I am an introvert. No, it does not mean that I hate social events. Yes, it does mean that even though I am pretty comfortable with my group of 4-5 friends, I also crave having my own space where I’m free to roam around my own mind. Also, this isn’t to say that extroverts, ambiverts or any variation of these don’t seek out solitude as well or that they experience it in this particular way. I speak only from what I know.
We live in a hectic, noisy and crowded world; that’s not necessarily a bad thing. Society thrives on busy, bustling and very social situations. I, myself, enjoy it at times. When I’m with my, admittedly small, group of friends or family, we do go to parties and concerts, and I enjoy it.
It’s not always what I want, though, and it’s definitely not what I need, most of the time.
Solitude is a very misunderstood term, I find. First of all, it can be very easily confused with loneliness. They aren’t the same thing. Yes, a person can seek out solitude when they are in a bad place or a depressive state, which isn’t always the best form of action. However, solitude more often proves to be a productive, thought-inducing and peaceful place; a space to recharge and process thoughts and feelings.
Solitude doesn’t equate to isolation, either. When I’m in need of solitude it doesn’t mean that I want to shun my friends or family. It doesn’t mean that I don’t care for them or that I wouldn’t mind if I realised, after coming out of my rabbit hole, that they aren’t there anymore. The constant flow of messages and noise in day to day life sometimes just proves to be a bit draining.

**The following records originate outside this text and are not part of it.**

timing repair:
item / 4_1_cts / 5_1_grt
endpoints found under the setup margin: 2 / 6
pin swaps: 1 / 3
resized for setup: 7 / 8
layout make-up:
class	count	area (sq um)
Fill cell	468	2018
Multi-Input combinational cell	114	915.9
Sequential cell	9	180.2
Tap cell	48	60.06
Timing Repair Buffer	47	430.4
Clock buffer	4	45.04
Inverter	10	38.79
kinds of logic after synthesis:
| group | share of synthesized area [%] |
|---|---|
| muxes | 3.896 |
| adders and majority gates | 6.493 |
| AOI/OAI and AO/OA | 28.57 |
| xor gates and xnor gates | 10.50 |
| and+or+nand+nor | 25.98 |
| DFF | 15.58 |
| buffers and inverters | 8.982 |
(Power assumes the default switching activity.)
[config.mk]
export PLATFORM = sky130hd
export DESIGN_NAME = game_irq_scheduler_flat
export DESIGN_NICKNAME = d
export VERILOG_FILES = /design/src/rtl/game_io_pkg.sv /design/src/rtl/game_irq_scheduler_if.sv /design/src/rtl/game_tick_timer.sv /design/src/rtl/game_irq_scheduler.sv /design/src/flat_wrapper.sv
export SDC_FILE = /design/constraint.sdc
export NUM_CORES = 1
export LEC_CHECK = 0
export ABC_AREA = 1
export CAP_MARGIN = 25
export CORE_MARGIN = 8
export CORE_UTILIZATION = 50
export CTS_BUF_LIST = sky130_fd_sc_hd__clkbuf_8
export CTS_CLUSTER_DIAMETER = 200
export CTS_CLUSTER_SIZE = 25
export DETAILED_ROUTE_END_ITERATION = 16
export PLACE_DENSITY = 0.74
export SLEW_MARGIN = 20
export SYNTH_ARGS = -nofsm -noshare
export SYNTH_HDL_FRONTEND = slang
export SYNTH_HIERARCHICAL = 1
export SYNTH_SLANG_ARGS = --single-unit
export TNS_END_PERCENT = 5
[constraint.sdc]
create_clock -name clk -period 3.3 [get_ports clk]
set_input_delay 0.66 -clock clk [delete_from_list [all_inputs] [get_ports clk]]
set_output_delay 0.66 -clock clk [all_outputs]
set_load 0.05 [all_outputs]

It’s not that I’m being “difficult” or “rude” when I decline a social invitation or sit apart from everyone else in an incessantly active and loud situation. Sometimes, I just need to be alone for a while, remove all expectations from my surroundings and be in my own company, in order to feel myself again. I’m not lonely nor do I mean to be unaccommodating, it’s just genuinely a form of enjoyment for myself.

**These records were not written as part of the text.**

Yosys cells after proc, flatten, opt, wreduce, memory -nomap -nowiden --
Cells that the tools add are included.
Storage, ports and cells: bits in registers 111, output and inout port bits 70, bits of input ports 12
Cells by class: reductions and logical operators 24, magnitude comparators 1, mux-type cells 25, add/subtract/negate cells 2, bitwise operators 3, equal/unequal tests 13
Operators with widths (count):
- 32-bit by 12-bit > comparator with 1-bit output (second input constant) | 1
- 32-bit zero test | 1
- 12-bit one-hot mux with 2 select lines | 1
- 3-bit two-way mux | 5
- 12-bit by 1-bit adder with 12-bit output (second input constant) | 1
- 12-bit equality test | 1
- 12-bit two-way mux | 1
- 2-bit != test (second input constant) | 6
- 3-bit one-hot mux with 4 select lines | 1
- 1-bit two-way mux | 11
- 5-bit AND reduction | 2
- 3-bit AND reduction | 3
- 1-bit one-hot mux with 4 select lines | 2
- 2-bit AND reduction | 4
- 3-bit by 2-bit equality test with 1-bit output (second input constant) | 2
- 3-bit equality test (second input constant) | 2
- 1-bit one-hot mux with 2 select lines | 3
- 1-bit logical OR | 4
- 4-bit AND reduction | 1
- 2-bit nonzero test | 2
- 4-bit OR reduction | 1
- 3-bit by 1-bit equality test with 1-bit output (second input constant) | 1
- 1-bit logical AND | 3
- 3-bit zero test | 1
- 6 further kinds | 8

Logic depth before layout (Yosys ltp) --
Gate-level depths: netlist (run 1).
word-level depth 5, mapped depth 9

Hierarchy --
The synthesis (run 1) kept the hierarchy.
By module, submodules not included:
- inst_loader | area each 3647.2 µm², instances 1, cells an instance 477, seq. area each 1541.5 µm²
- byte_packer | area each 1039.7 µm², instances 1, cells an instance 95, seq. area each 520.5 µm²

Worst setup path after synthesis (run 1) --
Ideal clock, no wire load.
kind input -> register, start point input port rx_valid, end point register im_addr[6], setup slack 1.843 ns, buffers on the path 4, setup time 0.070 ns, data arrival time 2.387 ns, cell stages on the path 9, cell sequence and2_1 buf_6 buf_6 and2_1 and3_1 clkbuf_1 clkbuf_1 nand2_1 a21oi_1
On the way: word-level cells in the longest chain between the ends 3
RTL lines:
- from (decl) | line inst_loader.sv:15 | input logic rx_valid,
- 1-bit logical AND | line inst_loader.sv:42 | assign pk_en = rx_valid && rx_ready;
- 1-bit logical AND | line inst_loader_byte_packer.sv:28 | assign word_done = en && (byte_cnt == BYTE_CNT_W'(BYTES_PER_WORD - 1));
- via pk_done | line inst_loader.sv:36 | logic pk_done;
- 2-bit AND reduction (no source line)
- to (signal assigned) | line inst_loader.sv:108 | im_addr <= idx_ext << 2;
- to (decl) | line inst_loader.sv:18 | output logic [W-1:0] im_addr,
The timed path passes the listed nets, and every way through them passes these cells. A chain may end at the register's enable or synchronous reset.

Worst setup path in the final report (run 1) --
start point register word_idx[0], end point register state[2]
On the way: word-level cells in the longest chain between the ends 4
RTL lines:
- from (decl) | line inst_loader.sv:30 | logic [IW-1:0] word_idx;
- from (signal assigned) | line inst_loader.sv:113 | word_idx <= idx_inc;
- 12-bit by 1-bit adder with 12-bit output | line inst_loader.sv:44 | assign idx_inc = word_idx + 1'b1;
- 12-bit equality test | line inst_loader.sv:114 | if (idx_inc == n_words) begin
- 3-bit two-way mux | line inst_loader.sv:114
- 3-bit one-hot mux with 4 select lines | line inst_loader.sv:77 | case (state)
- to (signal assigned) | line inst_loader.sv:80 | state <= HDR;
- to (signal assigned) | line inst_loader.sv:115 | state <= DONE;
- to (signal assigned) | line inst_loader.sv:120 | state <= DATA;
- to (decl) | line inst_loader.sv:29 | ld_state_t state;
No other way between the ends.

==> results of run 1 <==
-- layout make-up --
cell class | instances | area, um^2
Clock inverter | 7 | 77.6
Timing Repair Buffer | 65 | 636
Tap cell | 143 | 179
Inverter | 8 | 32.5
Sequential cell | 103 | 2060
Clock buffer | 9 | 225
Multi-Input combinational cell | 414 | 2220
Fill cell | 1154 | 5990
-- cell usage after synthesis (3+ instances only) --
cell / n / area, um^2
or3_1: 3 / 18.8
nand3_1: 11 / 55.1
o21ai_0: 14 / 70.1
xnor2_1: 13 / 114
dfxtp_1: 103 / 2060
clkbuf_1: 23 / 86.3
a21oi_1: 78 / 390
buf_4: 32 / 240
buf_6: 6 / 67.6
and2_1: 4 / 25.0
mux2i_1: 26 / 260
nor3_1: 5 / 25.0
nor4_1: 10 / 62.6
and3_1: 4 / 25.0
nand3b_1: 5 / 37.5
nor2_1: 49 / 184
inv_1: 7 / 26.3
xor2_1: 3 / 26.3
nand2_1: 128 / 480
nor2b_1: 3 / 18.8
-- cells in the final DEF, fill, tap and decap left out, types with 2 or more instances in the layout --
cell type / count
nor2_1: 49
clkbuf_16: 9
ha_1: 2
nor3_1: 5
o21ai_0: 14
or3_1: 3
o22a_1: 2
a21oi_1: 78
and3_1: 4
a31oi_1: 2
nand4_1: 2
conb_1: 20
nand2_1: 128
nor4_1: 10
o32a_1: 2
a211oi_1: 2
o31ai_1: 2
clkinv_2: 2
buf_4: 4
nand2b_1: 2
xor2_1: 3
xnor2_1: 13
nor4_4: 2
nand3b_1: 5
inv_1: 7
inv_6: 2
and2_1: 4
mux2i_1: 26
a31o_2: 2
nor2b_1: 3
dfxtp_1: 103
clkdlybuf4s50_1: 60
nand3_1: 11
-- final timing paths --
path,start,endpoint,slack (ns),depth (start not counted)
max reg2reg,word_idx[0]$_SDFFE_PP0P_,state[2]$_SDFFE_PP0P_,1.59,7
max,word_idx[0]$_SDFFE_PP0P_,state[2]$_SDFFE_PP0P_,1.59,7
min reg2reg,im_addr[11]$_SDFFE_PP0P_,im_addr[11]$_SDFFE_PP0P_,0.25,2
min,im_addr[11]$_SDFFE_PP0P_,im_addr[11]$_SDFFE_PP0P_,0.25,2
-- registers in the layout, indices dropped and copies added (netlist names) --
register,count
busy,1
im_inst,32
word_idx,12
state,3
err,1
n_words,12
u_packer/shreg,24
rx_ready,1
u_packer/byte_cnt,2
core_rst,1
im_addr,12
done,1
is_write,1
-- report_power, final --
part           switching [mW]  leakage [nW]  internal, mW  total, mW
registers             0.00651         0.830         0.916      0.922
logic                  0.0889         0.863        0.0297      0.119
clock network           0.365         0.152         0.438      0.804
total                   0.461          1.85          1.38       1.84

So what does solitude look like? It looks like a person, one individual, in a calm and quiet space. Sometimes that place can be my bedroom, door closed and lights dimmed. It can also be outside, sitting under a tree or on a swing set. It even takes the form of jogging, sometimes, with only my music and thoughts to contemplate. Sometimes I just lay down and stare at the ceiling, allowing my thoughts to take over. Other times I watch a movie or a YouTube video, read a book or listen to music.
Either way, it entails doing something or even nothing, alone. There’s no need to keep up conversation with anyone else but myself and that presents no difficulty, whatsoever. In those moments, I simply exist without worrying about appearances or obligations.
I truly believe that anyone who gives it a try would benefit from it. It is a therapeutic and rejuvenating experience. For someone who isn’t used to it, I can see how it may feel awkward, forced or daunting as it may conjure up thoughts that they would rather not bring to the surface and emotions that they may want to keep buried; but that’s the beauty of it.
Through solitude I allow myself to wonder and contemplate, dig and search, uncover and make peace, all on my own. I work on the relationship I have with myself, me and me, silent and aimless, just being.